WORK REQUEST
Using the records below, output the stretch that opens with the line containing "pk_byte = s2_code;" and closes with the line containing "2'd2: begin", exactly and including both lines, with nothing more.

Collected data

● ● ● ● ● ● ●

This design comes from an exercise in tuning for small area, a short achievable clock period and few clock cycles per item on the open sky130 flow, not from production work. Only simulation tests tie the RTL to the original design; equivalence was not proved. Power is estimated from default activity; no workload was simulated.

==> build 69 <==
Design mxq_block, start of the top module:
module mxq_block (
    input  wire         clk,
    input  wire         rst,         
    input  wire         in_valid,
    output wire         in_ready,
    input  wire [31:0]  in_data,     
    input  wire [2:0]   in_fmt,      
    input  wire         in_rmode,    
    output wire         out_valid,
    input  wire         out_ready,
    output wire [7:0]   out_scale,
    output wire [255:0] out_elems,
    output wire [5:0]   out_flush,
    output wire         out_nan
);
    localparam [2:0] FMT_FP4  = 3'd0,    
                     FMT_E2M3 = 3'd1,
                     FMT_E3M2 = 3'd2,
                     FMT_E4M3 = 3'd3,
                     FMT_E5M2 = 3'd4,
                     FMT_INT8 = 3'd5;
    localparam integer NR = 33;          
    localparam [5:0]   NRM1 = NR - 1;
    function [3:0] fmt_emax(input [2:0] f);
        case (f)
            FMT_FP4:  fmt_emax = 4'd2;
            FMT_E2M3: fmt_emax = 4'd2;
            FMT_E3M2: fmt_emax = 4'd4;
            FMT_E4M3: fmt_emax = 4'd8;
            FMT_E5M2: fmt_emax = 4'd15;
            default:  fmt_emax = 4'd0;    
        endcase
    endfunction
    function [4:0] fmt_bias(input [2:0] f);
        case (f)
            FMT_FP4:  fmt_bias = 5'd1;
            FMT_E2M3: fmt_bias = 5'd1;
            FMT_E3M2: fmt_bias = 5'd3;
            FMT_E4M3: fmt_bias = 5'd7;
            FMT_E5M2: fmt_bias = 5'd15;
            default:  fmt_bias = 5'd1;
        endcase
    endfunction
    function [2:0] fmt_m(input [2:0] f);
        case (f)
            FMT_FP4:  fmt_m = 3'd1;
            FMT_E2M3: fmt_m = 3'd3;
  ...
export LEC_CHECK = 0
export CAP_MARGIN = 20
export CORE_MARGIN = 2
export CORE_UTILIZATION = 65
export PLACE_DENSITY = 0.75
export SLEW_MARGIN = 20
create_clock -name core_clock -period 14.0 [get_ports {clk}]
standard.sh (not shown) runs the stock make flow with config.mk's settings and CLKGATE_MAP_FILE= SYNTH_SCRIPT=/design/flow/synth_recipe.tcl, a recipe that flattens the netlist after the stock synthesis.
==> flow/flow/run.sh <==
#!/bin/bash
# Layout flow: the standard layout (standard synthesis, floorplan,
# placement, CTS, routing) with two changes:
#  * the input and output ports are buffered with sky130_fd_sc_hd__buf_1
#    instead of the delay buffer that buffer_ports picks by default (every
#    port still gets its own buffer);
#  * timing repair aims for more setup slack than the default, so that it
#    works on the paths that set the achieved period. The clock period and
#    the I/O constraints are the design's, unchanged;
#  * clock tree: larger sink clusters and no dummy loads.
set -euo pipefail
export BUFFER_PORTS_ARGS="-buffer_cell sky130_fd_sc_hd__buf_1"
export SETUP_SLACK_MARGIN=9.9
export CTS_ARGS="-sink_clustering_enable -repair_clock_nets -sink_clustering_size 16 -sink_clustering_max_diameter 80 -sink_clustering_buffer sky130_fd_sc_hd__clkbuf_8 -dont_use_dummy_load"
bash standard.sh "BUFFER_PORTS_ARGS=$BUFFER_PORTS_ARGS" "SETUP_SLACK_MARGIN=$SETUP_SLACK_MARGIN" "CTS_ARGS=$CTS_ARGS" finish > standard_flow.log 2>&1
test -f out/final.def
==> inputs of trial 38, as changes to build 69 <==
--- a/flow/design.v
+++ b/flow/design.v
@@ -184,16 +184,18 @@
     reg  [6:0]  s2_mag;
     reg         s2_g, s2_stk, s2_s, s2_zero, s2_sub;
     reg         s2_e0, s2_e1, s2_last;
     reg  [1:0]  s2_i;        
     reg         s2_shr;      
     reg         sh_q;        
     reg  [2:0]  k_fmt;
-    reg         k_rm, k_nanblk;
-    reg         f0;          
+    reg         k_rm, k_nanblk, k_nanout;
+    reg  [7:0]  k_sc;
+    reg  [5:0]  k_fl;
+    reg  [7:0]  xb;          
     reg         ov;
     reg  [255:8] oel;
     reg  [7:0]  xo;
     reg  [7:0]  osc;
     reg  [5:0]  ofl;
     reg         onan;
     wire        com     = s2_v && (s2_e0 || !ov);
@@ -223,49 +225,48 @@
                 s2_code[7] = s2_s;
         end
         if (k_nanblk)
             s2_code = 8'd0;
     end
     wire        s2_fl   = s2_sub ||
                           (!k_nanblk && !s2_zero && (s2_mag == 7'd0) && !s2_up);
-    wire [5:0]  s2_flc  = (s2_e1 ? {5'd0, f0} : ofl) + {5'd0, s2_fl};
-    reg  [7:0]  pk;          
+    wire [5:0]  s2_flc  = k_fl + {5'd0, s2_fl};
+    reg  [5:0]  pk;          
     reg         pk_emit;
     reg  [7:0]  pk_byte;
-    reg  [7:0]  pk_n;
+    reg  [5:0]  pk_n;
     always @(*) begin
         pk_emit = 1'b1;
         pk_byte = s2_code;
-        pk_n    = s2_code;       
+        pk_n    = pk;
         if (k_fp4) begin
             pk_emit = s2_i[0];
             pk_byte = {s2_code[3:0], pk[3:0]};
-            pk_n    = {4'd0, s2_code[3:0]};
+            pk_n    = {2'b00, s2_code[3:0]};
         end else if (k_fp6) begin
             case (s2_i)
                 2'd0: begin
                     pk_emit = 1'b0;
-                    pk_n    = {2'b00, s2_code[5:0]};
+                    pk_n    = s2_code[5:0];
                 end
                 2'd1: begin
                     pk_byte = {s2_code[1:0], pk[5:0]};
-                    pk_n    = {4'd0, s2_code[5:2]};
+                    pk_n    = {2'b00, s2_code[5:2]};
                 end
                 2'd2: begin
                     pk_byte = {s2_code[3:0], pk[3:0]};
-                    pk_n    = {6'd0, s2_code[5:4]};
+                    pk_n    = {4'd0, s2_code[5:4]};
                 end
                 default: begin
                     pk_byte = {s2_code[5:0], pk[1:0]};
-                    pk_n    = pk;
                 end
             endcase
         end
     end
-    wire [7:0]  byte0    = (k_fp4 || k_fp6) ? pk_byte : pk;
+    wire        pk_first = (k_fp4 || k_fp6) ? s2_e1 : s2_e0;
     wire [255:8] oel_n;
     assign oel_n[247:8]   = oel[255:16];
     assign oel_n[255:248] = (!k_fp4 && !k_fp6) ? pk_byte : 8'd0;
     wire [255:8] oel_d;
     assign oel_d[255:192] = oel_n[255:192];
     assign oel_d[191:184] = k_fp6 ? pk_byte : oel_n[191:184];
     assign oel_d[183:136] = oel_n[183:136];
@@ -372,31 +373,35 @@
             s2_shr  <= is_shr;
             s2_last <= (ci == 5'd31);
         end
         if (iss && ci == 5'd0) begin
             k_fmt    <= c_fmt;
             k_rm     <= c_rm;
             k_nanblk <= c_nanblk;
-        end
-        if (iss && ci == 5'd31) begin
-            osc  <= c_nanblk ? 8'hFF :
-                    c_zero   ? 8'h7F :
-                    c_big    ? (c_kb[7:0] + {3'd0, fmt_bias(c_fmt)}) : 8'd0;
-            onan <= c_nanout;
-        end
-        if (com && s2_e0)
-            f0 <= s2_fl;
-        if (com && !s2_e0)
-            ofl <= s2_flc;
+            k_nanout <= c_nanout;
+            k_sc     <= c_nanblk ? 8'hFF :
+                        c_zero   ? 8'h7F :
+                        c_big    ? (c_kb[7:0] + {3'd0, fmt_bias(c_fmt)}) : 8'd0;
+        end
+        if (iss && ci == 5'd0)
+            k_fl <= 6'd0;
+        else if (com)
+            k_fl <= s2_flc;
         if (com)
             pk <= pk_n;
-        if (com && s2_e1)
-            xo <= byte0;
+        if (com && pk_emit && pk_first)
+            xb <= pk_byte;
         if (sh_q)
             oel <= oel_d;
+        if (com && s2_last) begin
+            xo   <= xb;
+            osc  <= k_sc;
+            ofl  <= s2_flc;
+            onan <= k_nanout;
+        end
     end
     assign in_ready  = ir;
     assign out_valid = ov;
     assign out_scale = osc;
     assign out_elems = {oel, xo};
     assign out_flush = ofl;
     assign out_nan   = onan;
==> flow/flow/run.sh (replaced) <==
#!/bin/bash
# Layout flow: the standard layout (standard synthesis, floorplan,
# placement, CTS, routing) with two changes:
#  * the input and output ports are buffered with sky130_fd_sc_hd__buf_2
#    instead of the delay buffer that buffer_ports picks by default (every
#    port still gets its own buffer);
#  * timing repair aims for more setup slack than the default, so that it
#    works on the paths that set the achieved period. The clock period and
#    the I/O constraints are the design's, unchanged;
#  * clock tree: larger sink clusters and no dummy loads.
set -euo pipefail
export BUFFER_PORTS_ARGS="-buffer_cell sky130_fd_sc_hd__buf_2"
export SETUP_SLACK_MARGIN=9.9
export CTS_ARGS="-sink_clustering_enable -repair_clock_nets -sink_clustering_size 24 -sink_clustering_max_diameter 100 -dont_use_dummy_load"
bash standard.sh "BUFFER_PORTS_ARGS=$BUFFER_PORTS_ARGS" "SETUP_SLACK_MARGIN=$SETUP_SLACK_MARGIN" "CTS_ARGS=$CTS_ARGS" finish > standard_flow.log 2>&1
test -f out/final.def
==> flow/config.mk (replaced) <==
export PLATFORM = sky130hd
export DESIGN_NAME = mxq_block
export DESIGN_NICKNAME = mxq_block
export VERILOG_FILES = /design/flow/design.v
export SDC_FILE = /design/flow/constraint.sdc
export NUM_CORES = 4
export LEC_CHECK = 0
export CAP_MARGIN = 20
export CORE_MARGIN = 2
export CORE_UTILIZATION = 40
export SLEW_MARGIN = 20
==> inputs of build 88, as changes to build 69 <==
==> flow/flow/run.sh (replaced) <==
#!/bin/bash
# Layout flow: the standard layout (standard synthesis, floorplan,
# placement, CTS, routing) with two changes:
#  * the input and output ports are buffered with sky130_fd_sc_hd__buf_2
#    instead of the delay buffer that buffer_ports picks by default (every
#    port still gets its own buffer);
#  * timing repair aims for more setup slack than the default, so that it
#    works on the paths that set the achieved period. The clock period and
#    the I/O constraints are the design's, unchanged;
#  * clock tree: larger sink clusters and no dummy loads.
set -euo pipefail
export BUFFER_PORTS_ARGS="-buffer_cell sky130_fd_sc_hd__buf_2"
export SETUP_SLACK_MARGIN=9.9
export CTS_ARGS="-sink_clustering_enable -repair_clock_nets -sink_clustering_size 24 -sink_clustering_max_diameter 100 -dont_use_dummy_load"
bash standard.sh "BUFFER_PORTS_ARGS=$BUFFER_PORTS_ARGS" "SETUP_SLACK_MARGIN=$SETUP_SLACK_MARGIN" "CTS_ARGS=$CTS_ARGS" finish > standard_flow.log 2>&1
test -f out/final.def
==> flow/config.mk (replaced) <==
export PLATFORM = sky130hd
export DESIGN_NAME = mxq_block
export DESIGN_NICKNAME = mxq_block
export VERILOG_FILES = /design/flow/design.v
export SDC_FILE = /design/flow/constraint.sdc
export NUM_CORES = 4
export LEC_CHECK = 0
export CAP_MARGIN = 20
export CORE_MARGIN = 2
export CORE_UTILIZATION = 75
export PLACE_DENSITY = 0.85
export SLEW_MARGIN = 20
==> notes <==
Combinational power, highest first: build 88, build 69, trial 38.
Between trial 38 and build 88, the lower sequential power is in trial 38 (gap about 2%, measured against build 88).
The highest final cell count belongs to trial 38, the lowest to build 88.
Against trial 38, the worst setup slack of build 88 is lower by 0.021 ns.
Total power: trial 38 is higher than build 69 (0.60%).
In trial 38 the synthesized cell count is higher than in build 69, by 2.0%.
Build 69 ran to the end with no violations. Trial 38 completed without violations. Build 88 completed without violations.
Of build 69 and trial 38, trial 38 has the higher sequential cell count (gap 20).
Testbench counts of build 69, summed over its fixed seeds: cycles 16,664, items 512.
Testbench counts of trial 38, summed over its fixed seeds: cycles 16,664, items 512.
Testbench counts of build 88, summed over its fixed seeds: cycles 16,664, items 512.

==> re-timing with driven ports <==
In the flow no input, the clock included, has a driving cell. The finished layouts below were timed again as built, in two steps. Step 1 assumes that a clkbuf_16 drives the clock port and a buf_2 every other input. Step 2 adds t to the input delays and takes it off the output delays; t is the mean of the earliest and latest rising clock arrival at the registers after step 1. Input paths then give back, and output paths get back, about the clock's delay inside the block. a / b / c = ideal ports / drivers / drivers and shift; a / b = the first two.
run	t, ns	setup WS [ns]	worst hold slack (ns)	pins driven straight from the clock port
build 69	0.604	9.946 / 9.892 / 9.487	0.274 / 0.274 / 0.274	1
trial 38	0.625	9.944 / 9.885 / 9.443	0.290 / 0.290 / 0.290	1
build 88	0.633	9.923 / 9.867 / 9.389	0.313 / 0.313 / 0.313	1
After both steps setup and hold are still met in every run listed. For build 88, which loses most, drivers alone change the setup slack by -0.056 ns; drivers and shift together by -0.534 ns.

● ● ● ● ● ● ●

OUTPUT OF THE TASK
         pk_byte = s2_code;
-        pk_n    = s2_code;       
+        pk_n    = pk;
         if (k_fp4) begin
             pk_emit = s2_i[0];
             pk_byte = {s2_code[3:0], pk[3:0]};
-            pk_n    = {4'd0, s2_code[3:0]};
+            pk_n    = {2'b00, s2_code[3:0]};
         end else if (k_fp6) begin
             case (s2_i)
                 2'd0: begin
                     pk_emit = 1'b0;
-                    pk_n    = {2'b00, s2_code[5:0]};
+                    pk_n    = s2_code[5:0];
                 end
                 2'd1: begin
                     pk_byte = {s2_code[1:0], pk[5:0]};
-                    pk_n    = {4'd0, s2_code[5:2]};
+                    pk_n    = {2'b00, s2_code[5:2]};
                 end
                 2'd2: begin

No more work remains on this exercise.